“Que la Confesión no es una invención de los sacerdotes”
Esto es evidentísimo, pues, como hemos
dicho, es una invención de nuestro Dios bondadoso. Si eres el inventor de una
máquina, es claro que yo no lo soy. Ahora bien; el privilegio de invención de
este santo Sacramento está claramente consignado en el Evangelio, como acabamos
de verlo, de una manera que no deja lugar a duda alguna.
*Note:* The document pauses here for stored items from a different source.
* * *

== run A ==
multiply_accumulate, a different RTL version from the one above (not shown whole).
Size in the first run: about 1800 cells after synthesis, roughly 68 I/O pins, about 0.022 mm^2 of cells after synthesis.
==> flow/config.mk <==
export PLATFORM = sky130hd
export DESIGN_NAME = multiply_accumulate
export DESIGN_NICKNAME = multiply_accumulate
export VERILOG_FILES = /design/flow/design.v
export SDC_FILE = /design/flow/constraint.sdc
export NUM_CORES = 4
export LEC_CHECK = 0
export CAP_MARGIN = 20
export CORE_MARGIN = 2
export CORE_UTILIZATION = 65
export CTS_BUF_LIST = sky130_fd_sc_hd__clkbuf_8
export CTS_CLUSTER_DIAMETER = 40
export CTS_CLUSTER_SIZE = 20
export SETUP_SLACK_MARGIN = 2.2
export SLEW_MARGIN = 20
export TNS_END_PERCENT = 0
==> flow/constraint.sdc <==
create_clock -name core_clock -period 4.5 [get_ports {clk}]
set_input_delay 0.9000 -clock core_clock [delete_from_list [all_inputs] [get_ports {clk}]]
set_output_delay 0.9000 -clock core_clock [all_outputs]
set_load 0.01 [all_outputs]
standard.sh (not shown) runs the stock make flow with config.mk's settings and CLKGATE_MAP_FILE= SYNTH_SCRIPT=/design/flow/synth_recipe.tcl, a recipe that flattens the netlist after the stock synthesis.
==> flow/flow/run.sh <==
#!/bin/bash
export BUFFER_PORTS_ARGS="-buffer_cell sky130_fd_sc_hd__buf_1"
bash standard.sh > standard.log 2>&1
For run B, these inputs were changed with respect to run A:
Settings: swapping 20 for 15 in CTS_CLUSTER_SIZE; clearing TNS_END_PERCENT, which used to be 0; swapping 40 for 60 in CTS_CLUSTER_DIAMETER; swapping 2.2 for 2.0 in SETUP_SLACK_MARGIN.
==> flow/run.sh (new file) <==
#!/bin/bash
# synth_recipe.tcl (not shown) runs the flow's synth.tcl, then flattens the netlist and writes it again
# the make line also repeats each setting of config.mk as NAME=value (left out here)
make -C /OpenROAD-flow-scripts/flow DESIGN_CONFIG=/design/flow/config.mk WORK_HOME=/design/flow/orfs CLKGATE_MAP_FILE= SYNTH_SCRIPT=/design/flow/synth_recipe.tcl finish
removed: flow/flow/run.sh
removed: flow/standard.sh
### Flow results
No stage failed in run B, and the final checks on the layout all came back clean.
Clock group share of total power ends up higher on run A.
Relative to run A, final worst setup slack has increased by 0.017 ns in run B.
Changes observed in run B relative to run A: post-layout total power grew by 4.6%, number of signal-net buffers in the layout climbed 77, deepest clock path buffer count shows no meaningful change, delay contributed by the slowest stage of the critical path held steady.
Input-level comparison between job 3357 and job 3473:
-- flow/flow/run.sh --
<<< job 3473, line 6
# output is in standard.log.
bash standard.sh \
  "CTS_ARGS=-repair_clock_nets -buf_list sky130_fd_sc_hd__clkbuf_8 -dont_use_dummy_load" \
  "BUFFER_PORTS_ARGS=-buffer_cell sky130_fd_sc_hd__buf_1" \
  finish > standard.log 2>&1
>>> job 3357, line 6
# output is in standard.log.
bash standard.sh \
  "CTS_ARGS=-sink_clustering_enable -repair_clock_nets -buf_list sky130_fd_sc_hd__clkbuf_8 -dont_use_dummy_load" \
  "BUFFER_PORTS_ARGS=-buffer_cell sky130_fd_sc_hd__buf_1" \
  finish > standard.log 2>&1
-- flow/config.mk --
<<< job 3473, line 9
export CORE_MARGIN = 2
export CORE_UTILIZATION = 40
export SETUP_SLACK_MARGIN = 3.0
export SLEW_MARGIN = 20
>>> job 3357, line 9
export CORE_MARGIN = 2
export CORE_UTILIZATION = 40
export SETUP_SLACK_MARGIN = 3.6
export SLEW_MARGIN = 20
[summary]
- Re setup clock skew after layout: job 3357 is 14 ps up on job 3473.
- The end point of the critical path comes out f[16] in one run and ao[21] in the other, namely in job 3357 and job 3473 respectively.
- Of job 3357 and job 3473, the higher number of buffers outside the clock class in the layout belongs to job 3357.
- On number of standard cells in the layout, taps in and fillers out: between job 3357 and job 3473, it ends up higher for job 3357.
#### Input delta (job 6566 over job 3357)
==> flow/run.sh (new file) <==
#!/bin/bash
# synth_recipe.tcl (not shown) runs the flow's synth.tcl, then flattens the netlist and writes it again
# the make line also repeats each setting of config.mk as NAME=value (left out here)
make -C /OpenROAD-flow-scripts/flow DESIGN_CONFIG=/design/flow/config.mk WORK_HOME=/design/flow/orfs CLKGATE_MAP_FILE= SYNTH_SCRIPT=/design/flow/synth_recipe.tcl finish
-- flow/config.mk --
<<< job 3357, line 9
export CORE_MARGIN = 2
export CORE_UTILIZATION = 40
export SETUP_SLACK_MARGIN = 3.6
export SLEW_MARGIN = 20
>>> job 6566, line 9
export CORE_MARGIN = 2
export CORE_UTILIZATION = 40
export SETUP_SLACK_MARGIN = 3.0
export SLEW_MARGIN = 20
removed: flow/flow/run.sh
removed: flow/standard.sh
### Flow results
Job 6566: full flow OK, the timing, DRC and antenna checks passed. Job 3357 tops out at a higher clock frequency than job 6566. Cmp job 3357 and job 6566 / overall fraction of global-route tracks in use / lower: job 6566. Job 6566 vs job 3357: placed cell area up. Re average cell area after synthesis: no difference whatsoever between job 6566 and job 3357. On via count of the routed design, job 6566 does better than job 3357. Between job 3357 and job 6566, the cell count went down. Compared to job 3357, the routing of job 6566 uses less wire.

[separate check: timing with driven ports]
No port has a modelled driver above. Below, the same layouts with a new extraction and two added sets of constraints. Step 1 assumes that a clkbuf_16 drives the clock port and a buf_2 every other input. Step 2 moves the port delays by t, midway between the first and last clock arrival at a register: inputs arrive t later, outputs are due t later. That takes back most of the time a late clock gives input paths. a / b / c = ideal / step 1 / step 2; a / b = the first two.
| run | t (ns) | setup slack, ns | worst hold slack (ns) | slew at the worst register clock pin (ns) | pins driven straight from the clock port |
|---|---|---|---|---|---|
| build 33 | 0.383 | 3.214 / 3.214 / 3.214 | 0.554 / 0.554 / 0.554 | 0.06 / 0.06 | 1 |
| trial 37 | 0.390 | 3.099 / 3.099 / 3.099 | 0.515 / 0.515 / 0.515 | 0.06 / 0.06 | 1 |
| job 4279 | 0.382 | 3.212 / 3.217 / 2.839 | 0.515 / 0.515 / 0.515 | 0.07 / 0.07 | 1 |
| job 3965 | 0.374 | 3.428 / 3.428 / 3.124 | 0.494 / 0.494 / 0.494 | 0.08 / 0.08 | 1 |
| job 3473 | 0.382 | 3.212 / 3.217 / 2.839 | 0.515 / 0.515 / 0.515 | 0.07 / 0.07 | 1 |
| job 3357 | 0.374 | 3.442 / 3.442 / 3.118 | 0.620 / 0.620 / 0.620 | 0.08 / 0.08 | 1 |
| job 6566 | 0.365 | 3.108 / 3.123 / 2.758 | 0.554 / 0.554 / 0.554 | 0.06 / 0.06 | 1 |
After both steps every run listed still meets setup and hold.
What follows belongs to an exercise in optimizing a design on an open flow for small area, a short achievable clock period and few clock cycles per item; a production flow would make more cautious choices. Where RTL was checked, it was by simulation tests only, not by an equivalence proof against the original.

Design bitcoin_miner, start of the top module:
module bitcoin_miner (
  input wire clk,
  input wire rst,
  input wire start,
  input wire [255:0] first_block_hash,
  input wire [127:0] second_block,
  input wire [255:0] target,
  input wire [31:0]  max_nonce,
  output reg running,
  output reg found,
  output reg [31:0] nonce
  );
clock: 8.5 ns
lec_check: 0
abc_area: 1
cap_margin: 20
core_margin: 2
core_utilization: 40
cts_cluster_diameter: 80
cts_cluster_size: 24
setup_slack_margin: 4.5
slew_margin: 20
synth_hierarchical: 1
standard.sh (not shown) runs the stock make flow with config.mk's settings and CLKGATE_MAP_FILE= SYNTH_SCRIPT=/design/flow/synth_recipe.tcl, a recipe that flattens the netlist after the stock synthesis.
==> flow/flow/run.sh <==
#!/bin/bash
# The standard layout, with the port buffers made of the smallest
# buffer cell instead of the flow's default delay buffer.
set -euo pipefail
bash standard.sh "BUFFER_PORTS_ARGS=-buffer_cell sky130_fd_sc_hd__buf_1" finish > standard.log 2>&1
Edit:
--- a/flow/design.v
+++ b/flow/design.v
@@ -217,23 +217,24 @@
   end
   wire hit = hi_lt | (hi_eq & (lo_lt | lo_eq));
   wire in_h1 = (phase == PH_H1);
   wire in_h2 = (phase == PH_H2);
   wire in_rf = (phase == PH_RF);
   wire r61 = (rnd == 7'd61);
   wire r63 = (rnd == 7'd63);
   wire r64 = (rnd == 7'd64);
   wire r65 = (rnd == 7'd65);
   wire [31:0] nonce_inc = nonce + {31'd0, in_h2};
   reg load_h1, load_iv, early_stop;
-  wire rej_now = first_w & ~(hi_w_lt | hi_w_eq);
+  wire [7:0] top_byte = e[7:0] + 8'h19;
+  wire rej_now = top_byte > target[255:248];
   always @(posedge clk) begin
     if (rst) begin
       load_h1 <= 1'b0;
       load_iv <= 1'b0;
       early_stop <= 1'b0;
     end else begin
       load_h1 <= (in_h2 & r61 & rej_now & ~last_nonce) | (in_rf & r61);
       load_iv <= in_h1 & r63;
       early_stop <= in_h2 & r61 & rej_now & last_nonce;
     end
   end
@@ -242,35 +243,37 @@
   wire stop      = early_stop | (full_end & (hit | last_nonce));
   wire start_ok  = (phase == PH_IDLE) & start;
   reg [6:0] rnd_inc;
   reg [6:0] rnd_nxt;
   always @* begin
     if (load_h1 | load_iv) rnd_nxt = 7'd0;
     else if (to_rf | start_ok) rnd_nxt = 7'd48;
     else rnd_nxt = rnd_inc;
   end
   wire [31:0] k_inc;
   sha256_k u_k (.idx(rnd_inc[5:0]), .k(k_inc));
-  wire ff_nxt = phase[1] & ~load_h1 & ~load_iv & (rnd_inc >= 7'd61) & (rnd_inc <= 7'd64);
-  reg [3:0] sel_nxt;
+  wire ff_rng = (rnd_inc >= 7'd61) & (rnd_inc <= 7'd64);
+  wire ff_nxt = phase[1] & ~load_h1 & ~load_iv & ff_rng;
+  reg [3:0] sel_nxt, opsel;
   reg [31:0] op_a_nxt, op_e_nxt;
   always @* begin
     op_a_nxt = 32'h0; op_e_nxt = 32'h0;
     for (k = 0; k < 4; k = k + 1) begin
       sel_nxt[k] = ff_nxt & (rnd_inc[1:0] == ((k + 1) & 3));
+      opsel[k] = ff_rng & (rnd_inc[1:0] == ((k + 1) & 3));
       if (in_h1) begin
-        op_a_nxt = op_a_nxt | ({32{sel_nxt[k]}} & word(first_block_hash, 3 - k));
-        op_e_nxt = op_e_nxt | ({32{sel_nxt[k]}} & word(first_block_hash, 7 - k));
+        op_a_nxt = op_a_nxt | ({32{opsel[k]}} & word(first_block_hash, 3 - k));
+        op_e_nxt = op_e_nxt | ({32{opsel[k]}} & word(first_block_hash, 7 - k));
       end else begin
-        op_a_nxt = op_a_nxt | ({32{sel_nxt[k]}} & word(IV, 3 - k));
-        op_e_nxt = op_e_nxt | ({32{sel_nxt[k]}} & word(IV, 7 - k));
+        op_a_nxt = op_a_nxt | ({32{opsel[k]}} & word(IV, 3 - k));
+        op_e_nxt = op_e_nxt | ({32{opsel[k]}} & word(IV, 7 - k));
       end
     end
   end
   always @(posedge clk) begin
     rnd <= rnd_nxt;
     rnd_inc <= rnd_nxt + 7'd1;
     kreg <= (load_h1 | load_iv) ? 32'h428a2f98 : k_inc;
     sel_t <= sel_nxt;
     op_a <= op_a_nxt;
     op_e <= op_e_nxt;
     last_nonce <= (nonce == max_nonce);
Effect: The new run finished with timing, DRC and antenna clean. Core utilization climbs by 0.63 points. Final area goes up by 1.6%. Global-route usage rose by 2.3 points. Critical path depth rises by 2. Sequential share of layout area is lower by 0.46 points. First-iteration DRC count increases by 0.70%. Via count came out higher by 1.8%. Routed wire length rose by 5.6%. Clock-buffer cell count rose by 9.
No run of this note included a check of the RTL's function; only the layout flow was run.

bitcoin_miner, a different RTL version from the one above (not shown whole).
Size: ~7200 cells after synthesis, roughly 920 flip-flops, ~710 I/O pins, roughly 56000 µm² of cells after synthesis.
Settings: LEC_CHECK=0, ABC_AREA=1, CAP_MARGIN=20, CORE_MARGIN=2, CORE_UTILIZATION=40, SETUP_SLACK_MARGIN=4.0, SLEW_MARGIN=20, SYNTH_HIERARCHICAL=1; clock period 8.5 ns.
Scripts as last shown in full above: flow/flow/run.sh
The baseline completed with no timing, DRC or antenna violations.
Background: an optimization exercise with open tools, aiming at small area. Do not read the settings as production practice. The RTL was checked by simulation tests, not by an equivalence proof against the original design.

==> flow/design.v <==
`timescale 1ns / 1ps
module MouseHandler(clk,rst,ps2_c_in,ps2_d_in,ps2_c_oe,ps2_d_oe,ps2_d_out,XMouseVGA,YMouseVGA,Botones);
input clk, rst;
input ps2_c_in, ps2_d_in;
output ps2_c_oe, ps2_d_oe, ps2_d_out;
output [9:0] XMouseVGA, YMouseVGA;
output reg [2:0] Botones;
reg fb;
reg [2:0] frun;
reg edge_c;
wire fsat = (frun == 3'd0);
wire all1 = fb & fsat;
wire all0 = ~fb & fsat;
wire fall_edge = edge_c & all0;
always @(posedge clk or posedge rst)
	if (rst) begin
		fb <= 1'b0;
		frun <= 3'd0;
		edge_c <= 1'b0;
	end else begin
		fb <= ps2_c_in;
		if (ps2_c_in != fb)
			frun <= 3'b001;
		else
			frun <= {frun[1:0], (~frun[2] & frun[1]) | (frun[2] & ~frun[1] & frun[0])};
		edge_c <= all1 | (edge_c & ~all0);
	end
reg go, s1, s2, s3;
wire tx_idle = ~(s1 | s2 | s3);
assign ps2_c_oe = s1;
assign ps2_d_oe = s2;
reg [3:0] cuenta;
wire trama = (cuenta == 4'd10);
localparam [15:0] LFSR_A = 16'h5d4b;
localparam [15:0] LFSR_B = 16'h5e0f;
localparam [15:0] LFSR_T = 16'hfbd0;
reg [15:0] tmr;
wire hit = (tmr == LFSR_T);
wire done = go & tx_idle;
wire tmr_load = ~go | (s2 & fall_edge & trama);
wire tmr_step = s1 | s3 | (s2 & fall_edge);
wire lfsr_fb = tmr[0] ^ tmr[3] ^ tmr[4] ^ tmr[5];
wire shift_x, shift_y;
wire [15:0] tmr_next = tmr_load ? (go ? LFSR_B : LFSR_A) :
	{done ? ps2_d_in : lfsr_fb, tmr[15:9], done ? ps2_d_in : tmr[8], tmr[7:1]};
always @(posedge clk) begin
	if (tmr_load | tmr_step | shift_x)
		tmr[7:0] <= tmr_next[7:0];
	if (tmr_load | tmr_step | shift_y)
		tmr[15:8] <= tmr_next[15:8];
end
assign ps2_d_out = tmr[0];
wire [7:0] dx = tmr[7:0];
wire [7:0] dy = tmr[15:8];
always @(posedge clk or posedge rst)
	if (rst) begin
		go <= 1'b0;
		s1 <= 1'b0;
		s2 <= 1'b0;
		s3 <= 1'b0;
	end else begin
		go <= 1'b1;
		s1 <= ~go | (s1 & ~hit);
		s2 <= (s1 & hit) | (s2 & ~(fall_edge & trama));
		s3 <= (s2 & fall_edge & trama) | (s3 & ~hit);
	end
localparam R0 = 3'd0, R1 = 3'd1, R2 = 3'd2, R3 = 3'd3, R4 = 3'd4;
reg [2:0] rxs;
wire rx_start = ~ps2_d_in & ps2_c_in & tx_idle;
wire clr_bits = (rxs == R0) & tx_idle;
wire shift = (rxs == R2) & ~trama;
wire rx_done = (rxs == R4);
always @(posedge clk or posedge rst)
	if (rst)
		rxs <= R0;
	else
		case (rxs)
			R0: rxs <= rx_start ? R1 : R0;
			R1: rxs <= fall_edge ? R2 : R1;
			R2: rxs <= R3;
			R3: rxs <= trama ? R4 : R1;
			default: rxs <= R0;
		endcase
always @(posedge clk)
	if (clr_bits)
		cuenta <= 4'd0;
	else
		cuenta <= cuenta ^ {&{cuenta[2:0], fall_edge}, &{cuenta[1:0], fall_edge}, cuenta[0] & fall_edge, fall_edge};
reg [1:0] nbyte;
wire listo = nbyte[1] & ~nbyte[0];
wire slot0 = ~nbyte[1] & ~nbyte[0];
wire slot1 = ~nbyte[1] & nbyte[0];
wire slot2 = nbyte[1] & nbyte[0];
always @(posedge clk or posedge rst)
	if (rst)
		nbyte <= 2'b00;
	else begin
		nbyte[0] <= rx_done ? ~nbyte[1] : nbyte[0];
		nbyte[1] <= nbyte[0] & (rx_done | nbyte[1]);
	end
reg [5:0] st;    
assign shift_x = done & shift & slot1;
assign shift_y = done & shift & slot2;
always @(posedge clk) begin
	if (shift & slot0 & ~cuenta[3])
		st <= {ps2_d_in, st[5:1]};
end
reg [9:0] nx, ny;
assign XMouseVGA = ~nx;
assign YMouseVGA = ~ny;
wire [9:0] gdx = {10{listo}} & {{2{st[4]}}, dx};
wire [9:0] gdy = {10{listo}} & {{2{st[5]}}, dy};
reg [9:0] xn, yn;
reg cx, cy;
integer i;
always @* begin
	cx = 1'b0; cy = 1'b0;
	for (i = 0; i < 10; i = i + 1) begin
		xn[i] = nx[i] ^ gdx[i] ^ cx;
		cx = (nx[i] & gdx[i]) | (nx[i] & cx) | (gdx[i] & cx);
		yn[i] = ny[i] ^ gdy[i] ^ cy;
		cy = (ny[i] & gdy[i]) | (ny[i] & cy) | (gdy[i] & cy);
	end
end
always @(posedge clk or posedge rst)
	if (rst) begin
		nx <= 10'h3ff;
		ny <= 10'h3ff;
	end else begin
		nx <= xn;
		ny <= yn;
	end
always @(posedge clk or posedge rst)
	if (rst)
		Botones <= 3'b0;
	else if (listo)
		Botones <= st[2:0];
endmodule
==> flow/config.mk <==
export PLATFORM = sky130hd
export DESIGN_NAME = MouseHandler
export DESIGN_NICKNAME = MouseHandler
export VERILOG_FILES = /design/flow/design.v
export SDC_FILE = /design/flow/constraint.sdc
export NUM_CORES = 4
export LEC_CHECK = 0
export CAP_MARGIN = 20
export CORE_MARGIN = 2
export CORE_UTILIZATION = 60
export SLEW_MARGIN = 20
==> flow/constraint.sdc <==
create_clock -name core_clock -period 10.0 [get_ports {clk}]
set_input_delay 2.0000 -clock core_clock [delete_from_list [all_inputs] [get_ports {clk}]]
set_output_delay 2.0000 -clock core_clock [all_outputs]
set_load 0.01 [all_outputs]
standard.sh (not shown) runs the stock make flow with config.mk's settings and CLKGATE_MAP_FILE= SYNTH_SCRIPT=/design/flow/synth_recipe.tcl, a recipe that flattens the netlist after the stock synthesis.
==> flow/flow/run.sh <==
#!/bin/bash
# The standard layout with these changes:
#  * after the standard synthesis, the combinational logic is re-mapped by
#    ABC for area (flip-flops, adder and tie cells kept as they are), the
#    result is proven equivalent to the standard netlist, and combinational
#    cells are set to their smallest drive strength;
#  * port buffers use the smallest buffer cell (sky130_fd_sc_hd__buf_1);
#  * clock tree built from clkbuf_4 without dummy loads.
set -euo pipefail
export PATH=$PATH:/OpenROAD-flow-scripts/tools/install/yosys/bin
export BUFFER_PORTS_ARGS="-buffer_cell sky130_fd_sc_hd__buf_1"
export CTS_ARGS="-sink_clustering_enable -repair_clock_nets -dont_use_dummy_load -buf_list sky130_fd_sc_hd__clkbuf_4 -sink_buffer_max_cap_derate 3"
R=$PWD/orfs/results/$FLOW_PLATFORM/MouseHandler/base
LIB=$FLOW_HOME/platforms/$FLOW_PLATFORM/lib/sky130_fd_sc_hd__tt_025C_1v80.lib
bash standard.sh $R/1_2_yosys.v > synth_flow.log 2>&1
cp $R/1_2_yosys.v standard_synth.v
bash flow/reabc.sh $R/1_2_yosys.v $LIB > reabc.log 2>&1
python3 flow/downsize.py $R/1_2_yosys.v $LIB > downsize.log 2>&1
bash flow/eqcheck.sh standard_synth.v $R/1_2_yosys.v $LIB > eqcheck.log 2>&1
bash standard.sh finish > standard_flow.log 2>&1
Other scripts of this flow, unchanged in this note and not shown: flow/flow/downsize.py, flow/flow/eqcheck.sh, flow/flow/reabc.sh
The starting point aborted during clock tree synthesis (4_1_cts) with CTS-0109.
Next try:
--- a/flow/flow/run.sh
+++ b/flow/flow/run.sh
@@ -12 +12 @@
-export CTS_ARGS="-sink_clustering_enable -repair_clock_nets -dont_use_dummy_load -buf_list sky130_fd_sc_hd__clkbuf_4 -sink_buffer_max_cap_derate 3"
+export CTS_ARGS="-sink_clustering_enable -repair_clock_nets -dont_use_dummy_load -buf_list sky130_fd_sc_hd__clkbuf_4 -sink_clustering_size 40 -sink_clustering_max_diameter 500 -sink_buffer_max_cap_derate 0.5"
The new run completed with no timing, DRC or antenna violations. Synthesized cell count does not change. Area after synthesis stays the same.

## afterwards: timing with drivers on the ports
The flow's constraints put no driver on any port. The routed layout listed below was extracted and timed again, unchanged, in two steps.
Step 1 (the two cells are an assumption about what drives the block):
set clk [get_ports {clk}]
set_driving_cell -lib_cell sky130_fd_sc_hd__clkbuf_16 $clk
set_driving_cell -lib_cell sky130_fd_sc_hd__buf_2 [delete_from_list [all_inputs] $clk]
Step 2 times the ports against the registers' clock, not the clock port: input delays grow and output delays shrink by t, the midpoint of the rising clock arrivals with the driver on.
a / b / c = no drivers / after step 1 / after step 2; a / b = the first two.
run: the second run
t, ns: 0.404
slack for setup (ns): 5.310 / 5.310 / 5.310
worst slew at a driven data input, ns: 0.03
After both steps the second run still meets setup and hold. The setup slack of the second run moves by 0.000 ns with the drivers and by 0.000 ns with both steps.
Si la Confesión hubiera sido inventada por
un sacerdote, por de pronto no la hallaríamos en tiempo de los Apóstoles y de
los mártires los cuales ciertamente no pueden ser sospechosos de astucia o
engaño; y después se verían en la historia algunas señales de esta innovación.
Una invención que abraza a todos los cristianos del mundo ¿no hubiera atraído poderosamente la atención pública? ¿No se habrían
levantado de todas partes reclamaciones?
Se conoce la época precisa de la invención
de todos nuestros progresos industriales, de todas nuestras constituciones
civiles y políticas; se conoce el nombre de los autores e inventores de la
baraja, de la lotería y de la polka, de los fósforos, en fin, de los menores
descubrimientos, ¿y solo el origen de la
Confesión se habrá librado de esta ley universal? ¡Esto es imposible, es
absurdo! Los protestantes han intentado muchas veces indicar este origen, pero
se han puesto en ridículo a los ojos de la ciencia, y nosotros escuchamos a
todas horas a su correligionario Gibbon,
(historiador liberal) declarar sin embajes, que la Confesión se remonta hasta
la misma cuna del Cristianismo.
¿Y
crees tú que el confesar es un sabroso divertimiento para los sacerdotes? ¡Bella invención por cierto seria este
pesado y trabajoso ministerio que gasta su salud, fatiga su espíritu, les
ocasiona mil apuros y temores, les carga de una temible responsabilidad y les
suscita la cólera y los odios de tantos hombres de alma ruin y mezquina! ¡Cuántos amarían a los sacerdotes si estos
no confesaran!
Hay más aún: si los sacerdotes fueran los
inventores de la Confesión, ¿no es una
cosa clara que ellos hubieran comenzado con eximirse de ella? Entiéndelo bien,
la Confesión les es tan penosa como a
los demás, porque son hombres como ellos
y conservan debajo de su tan sublime dignidad sacerdotal, no solamente las debilidades humanas, sino también el
amor propio que se exaspera a la
vista de cualquiera humillación. El
inventor de la Confesión, es el inventor de los sacerdotes, es nuestro Señor
Jesucristo quien les ha comunicado sus divinos poderes, y quien, mediante su
ministerio, salva a los nombres perdonándoles sus pecados. Mirad a Cristo
crucificado; ¡ved ahí el único inventor de la Confesión!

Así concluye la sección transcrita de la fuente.